Sentándonos ambas frente a frente en la pequeña salita adjunta al balcón, le sostuve la mirada a mi suegra y le dije: “Si crees que me voy a disculpar por lo que he dicho esta tarde en tu residencia, te aseguro que no tengo intención de hacerlo. Me disculparé por arruinarles el almuerzo, pero hasta ahí haré mi esfuerzo”.

Sin perder la seriedad, Ennio me respondió: “No vine aquí a exigirte disculpa alguna. Desafortunadamente Ralna tiende a hacer comentarios que sabe que puede incomodar a quienes no debería. Lo que sí me preocupa, Güzelay, es la relación que mantienes con los archiduques de Von y la duquesa de G en particular. En estos momentos de tensión no es conveniente estrechar más los lazos de amistad con esa familia”.

“¿Por qué?”

Aghar entró en ese momento con una bandeja llena de galletas, una tetera y dos tazas. Al retirarse nuevamente, serví el líquido y lo bebimos. Dejando su taza en la mesa, Ennio fue franca: “Es posible que estemos pronto en guerra, Güzelay, y no me refiero a las campañas militares en las que Adelbarae participa de vez en cuando”.

La observé en silencio, procesando sus palabras. El otro día Meleke me había advertido que tuviera cuidado con mis pasos y evitar abordar el tema de la sucesión, de ser posible, pues ya las familias nobles y los clanes militares están empezando a tomar bandos de forma discreta.
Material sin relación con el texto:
### src/rtl/if_fetch_if.sv
`default_nettype none
// ============================================================================
// Module   : if_fetch_if
// Brief    : ROM read bus and instruction hand-off bundle for if_fetch.
// Revision : 1.0 - initial release
// ============================================================================
interface if_fetch_if;
    logic        rom_req_o;
    logic [31:0] rom_addr_o;
    logic [31:0] rom_data_i;
    logic        inst_valid_o;
    logic        id_ready_i;
    logic [31:0] inst_o;
    logic [31:0] instaddr_o;

    modport master (
        output rom_req_o, rom_addr_o, inst_valid_o, inst_o, instaddr_o,
        input  rom_data_i, id_ready_i
    );

    modport slave (
        input  rom_req_o, rom_addr_o, inst_valid_o, inst_o, instaddr_o,
        output rom_data_i, id_ready_i
    );
endinterface
`default_nettype wire

### src/rtl/if_fetch.sv
`default_nettype none
// ============================================================================
// Module   : if_fetch
// Brief    : PC generator, ROM read issue and prefetch FIFO feeding if_id.
//            Optional misaligned-jump trap enabled by macro IFU_MISALIGN_EN.
// Revision : 1.0 - initial release
// ============================================================================
module if_fetch #(
    parameter logic [31:0] RESET_PC   = 32'h0000_0000,
    parameter int          FIFO_DEPTH = 2
) (
    input  wire logic        clk,
    input  wire logic        rstn,
    input  wire logic        jump_en_i,
    input  wire logic [31:0] jump_addr_i,
`ifdef IFU_MISALIGN_EN
    output logic             misalign_o,
`endif
    if_fetch_if.master       bus
);

    localparam int              c_PTR_W = (FIFO_DEPTH > 1) ? $clog2(FIFO_DEPTH) : 1;
    localparam int              c_CNT_W = c_PTR_W + 1;
    localparam logic [c_CNT_W-1:0] c_DEPTH = c_CNT_W'(FIFO_DEPTH);
    localparam logic [31:0]     c_NOP   = 32'h0000_0013;

    typedef enum logic [1:0] {
        S_IDLE = 2'd0,
        S_RUN  = 2'd1,
        S_HALT = 2'd2
    } state_t;

    state_t               r_state;
    state_t               w_state_nxt;
    logic [31:0]          r_pc;
    logic                 r_inflight;
    logic [31:0]          r_inflight_addr;
    logic [c_CNT_W-1:0]   r_count;
    logic [c_PTR_W-1:0]   r_rd_ptr;
    logic [c_PTR_W-1:0]   r_wr_ptr;
    logic [31:0]          r_data_mem [FIFO_DEPTH];
    logic [31:0]          r_addr_mem [FIFO_DEPTH];

    logic                 w_jump_bad;
    logic [31:0]          w_jump_tgt;
    logic [c_CNT_W-1:0]   w_occ;
    logic                 w_issue;
    logic                 w_push;
    logic                 w_pop;
    logic                 w_valid;

`ifdef IFU_MISALIGN_EN
    logic                 r_misalign;
    assign w_jump_bad = jump_en_i && (jump_addr_i[1:0] != 2'b00);
    assign w_jump_tgt = jump_addr_i;
    assign misalign_o = r_misalign;

    always_ff @(posedge clk or negedge rstn) begin
        if (!rstn) r_misalign <= 1'b0;
        else       r_misalign <= w_jump_bad;
    end
`else
    wire w_unused_jump_lsb = &{1'b0, jump_addr_i[1:0]};
    assign w_jump_bad = 1'b0;
    assign w_jump_tgt = {jump_addr_i[31:2], 2'b00};
`endif

    // Credit counts words already buffered plus the one possibly in flight,
    // so a response always has a free slot even if ID never pops.
    assign w_occ   = r_count + {{(c_CNT_W-1){1'b0}}, r_inflight};
    assign w_valid = (r_count != '0);
    assign w_issue = (r_state == S_RUN) && !jump_en_i && (w_occ < c_DEPTH);
    assign w_push  = r_inflight && !jump_en_i;
    assign w_pop   = w_valid && bus.id_ready_i && !jump_en_i;

    always_comb begin
        w_state_nxt = r_state;
        if (jump_en_i) begin
            w_state_nxt = w_jump_bad ? S_HALT : S_RUN;
        end else begin
            case (r_state)
                S_IDLE:  w_state_nxt = S_RUN;
                S_RUN:   w_state_nxt = S_RUN;
                S_HALT:  w_state_nxt = S_HALT;
                default: w_state_nxt = S_IDLE;
            endcase
        end
    end

    always_ff @(posedge clk or negedge rstn) begin
        if (!rstn) r_state <= S_IDLE;
        else       r_state <= w_state_nxt;
    end

    always_ff @(posedge clk or negedge rstn) begin
        if (!rstn) begin
            r_pc            <= RESET_PC;
            r_inflight      <= 1'b0;
            r_inflight_addr <= RESET_PC;
            r_count         <= '0;
            r_rd_ptr        <= '0;
            r_wr_ptr        <= '0;
        end else if (jump_en_i) begin
            // Redirect flushes everything; a misaligned target keeps the old pc.
            r_inflight <= 1'b0;
            r_count    <= '0;
            r_rd_ptr   <= '0;
            r_wr_ptr   <= '0;
            if (!w_jump_bad) r_pc <= w_jump_tgt;
        end else begin
            r_inflight      <= w_issue;
            r_inflight_addr <= r_pc;
            if (w_issue) r_pc     <= r_pc + 32'd4;
            if (w_push)  r_wr_ptr <= r_wr_ptr + c_PTR_W'(1);
            if (w_pop)   r_rd_ptr <= r_rd_ptr + c_PTR_W'(1);
            case ({w_push, w_pop})
                2'b10:   r_count <= r_count + c_CNT_W'(1);
                2'b01:   r_count <= r_count - c_CNT_W'(1);
                default: r_count <= r_count;
            endcase
        end
    end

    always_ff @(posedge clk) begin
        if (w_push) begin
            r_data_mem[r_wr_ptr] <= bus.rom_data_i;
            r_addr_mem[r_wr_ptr] <= r_inflight_addr;
        end
    end

    assign bus.rom_req_o    = w_issue;
    assign bus.rom_addr_o   = r_pc;
    assign bus.inst_valid_o = w_valid;
    assign bus.inst_o       = w_valid ? r_data_mem[r_rd_ptr] : c_NOP;
    assign bus.instaddr_o   = w_valid ? r_addr_mem[r_rd_ptr] : 32'h0000_0000;

endmodule
`default_nettype wire

### src/flat_wrapper.sv
// flat-port wrapper written by rule: the top's interface ports become plain ports
module if_fetch_flat 
#(
    parameter logic [31:0] RESET_PC   = 32'h0000_0000,
    parameter int          FIFO_DEPTH = 2
)
  (clk, rstn, jump_en_i, jump_addr_i, bus_rom_req_o, bus_rom_addr_o, bus_inst_valid_o, bus_inst_o, bus_instaddr_o, bus_rom_data_i, bus_id_ready_i);
  if_fetch_if bus_i ();
  input  wire logic clk;
  input  wire logic rstn;
  input  wire logic jump_en_i;
  input  wire logic [31:0] jump_addr_i;
  output wire logic [$bits(bus_i.rom_req_o)-1:0] bus_rom_req_o;
  output wire logic [$bits(bus_i.rom_addr_o)-1:0] bus_rom_addr_o;
  output wire logic [$bits(bus_i.inst_valid_o)-1:0] bus_inst_valid_o;
  output wire logic [$bits(bus_i.inst_o)-1:0] bus_inst_o;
  output wire logic [$bits(bus_i.instaddr_o)-1:0] bus_instaddr_o;
  input wire logic [$bits(bus_i.rom_data_i)-1:0] bus_rom_data_i;
  input wire logic [$bits(bus_i.id_ready_i)-1:0] bus_id_ready_i;
  assign bus_rom_req_o = bus_i.rom_req_o;
  assign bus_rom_addr_o = bus_i.rom_addr_o;
  assign bus_inst_valid_o = bus_i.inst_valid_o;
  assign bus_inst_o = bus_i.inst_o;
  assign bus_instaddr_o = bus_i.instaddr_o;
  assign bus_i.rom_data_i = bus_rom_data_i;
  assign bus_i.id_ready_i = bus_id_ready_i;
  if_fetch #(.RESET_PC(RESET_PC), .FIFO_DEPTH(FIFO_DEPTH)) u_core (.clk(clk), .rstn(rstn), .jump_en_i(jump_en_i), .jump_addr_i(jump_addr_i), .bus(bus_i));
endmodule
### config.mk
export PLATFORM = sky130hd
export DESIGN_NAME = if_fetch_flat
export DESIGN_NICKNAME = d
export VERILOG_FILES = /design/src/rtl/if_fetch_if.sv /design/src/rtl/if_fetch.sv /design/src/flat_wrapper.sv
export SDC_FILE = /design/constraint.sdc
export NUM_CORES = 1
export LEC_CHECK = 0
export ABC_AREA = 1
export CAP_MARGIN = 20
export CORE_AREA = 8 8 143 132
export DETAILED_ROUTE_END_ITERATION = 8
export DIE_AREA = 0 0 151 140
export GPL_ROUTABILITY_DRIVEN = 0
export GPL_TIMING_DRIVEN = 1
export PLACE_DENSITY = 0.79
export SLEW_MARGIN = 20
export SYNTH_ARGS = -nofsm -noshare
export SYNTH_HDL_FRONTEND = slang
export SYNTH_SLANG_ARGS = --single-unit
### constraint.sdc
create_clock -name clk -period 3.9 [get_ports clk]
set_input_delay 0.975 -clock clk [delete_from_list [all_inputs] [get_ports clk]]
set_output_delay 0.975 -clock clk [all_outputs]
set_load 0.05 [all_outputs]
# After elaboration in Yosys (flattened, before gate mapping)
# Memories as Yosys holds them, arrays and structs flattened.
# Cells that the tools add are included.
[totals]
memories = 2
mem_bits_rw = 128
in_bits = 68
output_inout_bits = 98
ff_bits = 71
[op_classes]
n_eq_ne = 4
add_sub_neg = 6
reduce_logical = 13
muxes = 15
n_lt_le_gt_ge = 1
[memory_table]
columns = ["name", "depth", "word_bits", "read_ports", "rd_clocked_by_memory_dff", "wr", "line_no", "text"]
rows = [
  ["u_core.r_addr_mem", 2, 32, 1, 0, 1, "if_fetch.sv:42", "logic [31:0] r_addr_mem [FIFO_DEPTH];"],
  ["u_core.r_data_mem", 2, 32, 1, 0, 1, "if_fetch.sv:41", "logic [31:0] r_data_mem [FIFO_DEPTH];"],
]
[ops]
columns = ["op", "n"]
rows = [
  ["$mux 32", 4],
  ["$add 32x3->32 const B", 1],
  ["$pmux 2 s2", 2],
  ["$reduce_bool 2->1", 4],
  ["$mux 1", 7],
  ["$logic_and 1x1->1", 5],
  ["$eq 2x1->1 const B", 2],
  ["$eq 2x2->1 const B", 2],
  ["$mux 2", 2],
  ["$reduce_bool 3->1", 1],
  ["$add 1x1->1 const B", 2],
  ["$add 2x1->2", 1],
  ["$add 2x1->2 const B", 1],
  ["$logic_not 2->1", 1],
  ["$lt 2x2->1 const B", 1],
  ["$reduce_or 2->1", 1],
  ["$sub 2x1->2 const B", 1],
  ["$logic_not 1->1", 1],
]

# Longest topological paths before layout
[logic_depth]
depth_word = 6
ltp_mapped = 9
ltp_nobuf = 9

# Worst setup path before layout
# OpenSTA, ideal clock, no wires.
[synth_path]
path_type = "input -> register"
startpoint = "input port jump_en_i"
endpoint = "memory u_core.r_addr_mem[0][10], enable pin"
stages = 6
n_path_buf = 3
arrival_time_ns = 4.154
setup_time_ns = 0.482
setup_slack_ns = -0.736
path_cell_list = "buf_4 > inv_4 > buf_6 > buf_4 > nand2_1 > nor2_1"
[synth_between]
elab_chain_cells = 4
[synth_lines]
columns = ["element", "line_no", "text"]
rows = [
  ["start: declaration", "flat_wrapper.sv:11", "input wire logic jump_en_i;"],
  ["$logic_not 1->1", "if_fetch.sv:73", "assign w_push = r_inflight && !jump_en_i;"],
  ["$logic_and 1x1->1", "if_fetch.sv:73", ""],
  ["$mux 1", "if_fetch.sv:125", "if (w_push) begin"],
  ["$mux 1 (implied by the code)", "if_fetch.sv:127", "r_addr_mem[r_wr_ptr] <= r_inflight_addr;"],
  ["end: declaration", "if_fetch.sv:42", ""],
]
# No other way between the ends.

# Worst setup path in the final report
[layout_path]
startpoint = "register u_core.r_rd_ptr"
endpoint = "output port bus_inst_o[13]"
[layout_between]
elab_chain_cells = 2
[layout_lines]
columns = ["element", "line_no", "text"]
rows = [
  ["start: declaration", "if_fetch.sv:39", "logic [c_PTR_W-1:0] r_rd_ptr;"],
  ["start signal: assignment", "if_fetch.sv:115", "if (w_pop) r_rd_ptr <= r_rd_ptr + c_PTR_W'(1);"],
  ["$mem_v2 2x32", "-", ""],
  ["$mux 32", "if_fetch.sv:134", "assign bus.inst_o = w_valid ? r_data_mem[r_rd_ptr] : c_NOP;"],
  ["end: declaration", "flat_wrapper.sv:16", "output wire logic [$bits(bus_i.inst_o)-1:0] bus_inst_o;"],
]
# No other way between the ends.

==> Flow_metrics.wiki <==
{| class="wikitable"
! Metric !! Value
|-
| Run status || complete, no violations
|-
| Number of max-capacitance violations reported || 0
|-
| Clock network latency to the later pin of the worst-skew pair || 0.43 ns
|-
| Number of global-route vias before repair || 5,927
|-
| Sequential cell area fraction in the yosys report || 64.9%
|-
| CP Class || register to primary output
|-
| Seq cells post-synth || 191
|-
| Worst setup EP type || primary output
|-
| Launching element type of the critical path || register
|-
| Via density per instance || 5.15
|-
| Number of endpoints failing setup at the final stage || 0
|-
| Unrepaired setup endpoints after global routing || no
|-
| Resized cells post-CTS || 0
|-
| Predominant post-synthesis flop cell || sky130_fd_sc_hd__edfxtp_1
|-
| Leading cell types in the layout, fill and taps excluded || sky130_fd_sc_hd__nand2_1 (321), sky130_fd_sc_hd__clkdlybuf4s50_1 (125), sky130_fd_sc_hd__edfxtp_1 (124)
|-
| Number of nets with antenna violations after detailed routing || 0
|-
| Setup Skew || 0.00882 ns
|-
| Count of buffers inserted at the top-level ports || 159
|-
| Area Growth Syn to Fin || 26.7%
|-
| Number of buffers on the longest clock path || 2
|-
| Clk pin slew, worst setup/hold paths || 0.07 ns
|-
| Max-Slew Margin vs Limit || 42.6%
|-
| Kind of cell adding the most delay to the critical path || buffers and inverters
|-
| Ports placed on the boundary || 166
|-
| Total Wirelength || 19,400 um
|-
| Vias after detailed routing || 6,300
|-
| Cell count after synthesis || 849
|-
| TritonCTS clock tree || built
|-
| Distinct cells, synth || 33
|-
| Number of levels in the clock H-tree || 4
|-
| Sum Neg Setup Slack || 0 ns
|-
| Number of buffers added for setup after CTS || 0
|-
| Number of inserted diodes || 0
|-
| Fmax || 285 MHz
|-
| Worst hold path startpoint || u_core.r_state[1]
|-
| First-iteration detailed-routing DRC count || 455
|-
| Tot GR Track Use || 18.2%
|-
| Required time at the endpoint of the critical path || 2.92 ns
|-
| Maximum VDD drop || 451 uV
|-
| Share of the cycle needed by the critical path after routing || 89.8%
|-
| Number of detailed-routing iterations run before antenna repair || 5
|-
| Nets@finish || 1,069
|-
| CTS sink count || 191
|-
| Worst setup path startpoint || u_core.r_rd_ptr
|-
| Core area || 16,400 um2
|-
| Total of warnings raised by yosys || 0
|-
| Residual DRC count || 0
|-
| Die span in y || 140 um
|-
| Crit Reg-Reg Startpoint || u_core.r_count[1]
|-
| Async set-reset flop share out of synthesis || 35.1%
|-
| Pre-CTS worst setup slack || 0.872 ns
|-
| Total power consumption of the routed design || 7.81 mW
|-
| Cell area power density || 740 nW/um2
|-
| Placed Cells || 1,192
|-
| First-pass GRT wire length || 30,400 um
|-
| Final critical-path setup slack || 0.396 ns
|-
| Cell Rows || 45
|-
| Synth Cell Area || 8320 um2
|-
| Leftover overflow at the end of global routing || 0
|-
| CTS root buffer || sky130_fd_sc_hd__clkbuf_16
|-
| Starting Density || 50.6%
|-
| Maximum fanout along the worst path || 62
|-
| DR WL/cell || 15.9 um
|-
| Most common cell after layout, fill and taps aside || sky130_fd_sc_hd__nand2_1
|-
| Post-Syn Area per Cell || 9.80 um2
|-
| Final number of hold-violating endpoints || 0
|-
| Total buffers and inverters traversed by the critical path || 2
|-
| Detailed placement HPWL || 13,100 um
|-
| Highest cell delay on the worst timing path || 0.85 ns
|-
| Pin count of the biggest net entering global routing || 80
|-
| Measured slew at the worst slew-check pin || 0.862 ns
|-
| Hold-fix buffer count after cts || 0
|-
| Leakage power of the design || 4.27 nW
|-
| Die width || 151 um
|-
| Fraction of layout cells with a size suffix above 1 || 9.97%
|-
| Total die area || 21,100 um2
|-
| Clock period minus worst slack || 3.50 ns
|-
| Number of buffers created by CTS || 17
|-
| Count of final max-slew check failures || 0
|-
| Cell Chain, Critical Path || buf_4 > nand2_1 > a21oi_1 > clkdlybuf4s50_1
|-
| Worst min path class || register to register
|-
| Data arrival time of the critical path || 2.53 ns
|-
| Number of enable-type register cells in the synthesized netlist || 124
|-
| Number of non-filler instances in the completed layout || 1,224
|-
| Slowest library cell on the worst path || sky130_fd_sc_hd__clkdlybuf4s50_1
|-
| Number of antenna violations at the first check in global routing || 0
|}
## metal layers
metal  global-route usage, %  wire length (um)
met1                    25.2              8920
met2                    27.5              8830
met3                    4.51              1450
met4                    5.93               235
met5                       0                 0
La gran mayoría, supone la Gran Concubina, se pondría del lado de D’leh.

Fue entonces que las palabras empezaron a salir de mis labios sin que yo pudiera detenerlas. Una idiotez de mi parte, un riesgo sin calcular… Un producto de una curiosidad mal enfocada.

“¿Qué importancia tendría para mí, una pobre esposa olvidada y menospreciada por su propio marido que anda tras el culo de la Alta Concubina ¿Qué importancia tendría para mí todo eso si de todos modos es muy posible que ustedes me dejen en Titán?”, cuestioné mientras bebía un sorbo de té.